カメラ
念のため防犯カメラのある位置を外して炊き出しの設営をしてしまった。手元が映るのを避けたのだ。
そのせいでコカインをワザと入れたのでは思われたのだ。
会社の顧問弁護士をすぐ呼んで事情聴取を受けた。
「この話が終われば、すぐ被害届を出します。
炊き出しのボランティアを何者かに妨害された訳ですから。
受けていただけますね?」と刑事に確認する。
顧問弁護士の立ち会いで、コカインを入れる事でこちらは何も得しないこと。
衆人環視状態でシェフにも白蘭にも不可能な事。
そして、誰でも入れられる可能性があった事。
などを説明した。
話しながら、白蘭は考えた。
誰よりも鍋から目を離す機会は少なかったのだ。
多分シェフよりずっと鍋のそばに居た。目を離したのは…ママに声を掛けられて、慌ててそばの木立へ連れて行って話した時だけだ。

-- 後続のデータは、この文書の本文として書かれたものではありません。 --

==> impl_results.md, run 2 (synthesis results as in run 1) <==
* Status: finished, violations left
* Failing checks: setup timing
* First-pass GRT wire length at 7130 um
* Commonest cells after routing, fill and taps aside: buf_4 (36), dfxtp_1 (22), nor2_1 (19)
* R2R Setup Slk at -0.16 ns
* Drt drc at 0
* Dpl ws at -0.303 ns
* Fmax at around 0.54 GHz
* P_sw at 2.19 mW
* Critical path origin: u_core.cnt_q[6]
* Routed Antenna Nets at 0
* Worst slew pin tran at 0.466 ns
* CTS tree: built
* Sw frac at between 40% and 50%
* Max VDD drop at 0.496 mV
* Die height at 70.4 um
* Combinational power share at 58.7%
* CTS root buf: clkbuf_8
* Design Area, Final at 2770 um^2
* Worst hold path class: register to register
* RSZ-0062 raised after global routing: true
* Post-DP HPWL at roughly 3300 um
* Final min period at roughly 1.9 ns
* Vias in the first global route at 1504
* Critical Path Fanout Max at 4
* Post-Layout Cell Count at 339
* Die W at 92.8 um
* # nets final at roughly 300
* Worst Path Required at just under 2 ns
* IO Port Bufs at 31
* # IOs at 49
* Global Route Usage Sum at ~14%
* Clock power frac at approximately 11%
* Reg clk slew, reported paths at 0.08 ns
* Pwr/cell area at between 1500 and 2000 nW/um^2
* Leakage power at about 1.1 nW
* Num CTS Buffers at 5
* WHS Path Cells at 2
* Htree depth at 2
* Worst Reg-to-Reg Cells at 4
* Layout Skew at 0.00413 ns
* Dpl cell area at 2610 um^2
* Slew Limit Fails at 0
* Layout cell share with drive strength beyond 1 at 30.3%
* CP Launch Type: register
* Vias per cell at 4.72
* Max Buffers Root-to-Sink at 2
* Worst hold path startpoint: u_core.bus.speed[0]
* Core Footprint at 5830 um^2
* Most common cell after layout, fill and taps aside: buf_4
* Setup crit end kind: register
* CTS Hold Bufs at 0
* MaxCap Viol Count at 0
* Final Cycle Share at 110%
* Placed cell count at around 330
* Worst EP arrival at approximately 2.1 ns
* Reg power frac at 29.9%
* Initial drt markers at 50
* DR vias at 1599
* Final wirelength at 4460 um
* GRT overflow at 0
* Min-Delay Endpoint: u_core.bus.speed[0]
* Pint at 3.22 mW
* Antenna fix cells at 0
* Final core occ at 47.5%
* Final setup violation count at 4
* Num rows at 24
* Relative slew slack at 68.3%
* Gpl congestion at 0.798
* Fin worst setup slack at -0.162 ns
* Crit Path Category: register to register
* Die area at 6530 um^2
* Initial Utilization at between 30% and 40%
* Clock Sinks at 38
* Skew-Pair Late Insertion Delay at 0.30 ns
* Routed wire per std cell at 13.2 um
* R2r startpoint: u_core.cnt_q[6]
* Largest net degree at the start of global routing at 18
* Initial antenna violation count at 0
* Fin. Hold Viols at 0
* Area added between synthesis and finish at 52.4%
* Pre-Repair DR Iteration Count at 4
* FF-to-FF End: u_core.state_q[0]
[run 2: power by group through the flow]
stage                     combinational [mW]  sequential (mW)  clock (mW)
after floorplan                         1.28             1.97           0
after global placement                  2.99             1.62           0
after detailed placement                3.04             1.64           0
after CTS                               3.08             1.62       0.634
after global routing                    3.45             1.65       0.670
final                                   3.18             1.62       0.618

まさかママが池袋のあんな場所に現れると思わなかった。
懐かしいと抱かれたが、反対に気持ちが離れてるのが分かった。
秘書もママも欲望のスイッチが入らない。
絶望が白蘭のスイッチだった。死ねるなら自分が死にたかった。その中で女性の身体の生命力に縋り付いていた。
が、生きる希望が見えて来た。
姉は死んでない!姿を変えて生きてる!
そんな気持ちになってきたのだ。自分の好きな事に夢中になって周りが見えなくなって、女らしさの欠片もない。
白蘭に注意されて嫌々髪をとかして服も興味なくてトレーナーとジーパンでザンバラメガネで出ようとするのを白蘭が服を選んでメイクもしてと出掛ける準備させないといけなかった。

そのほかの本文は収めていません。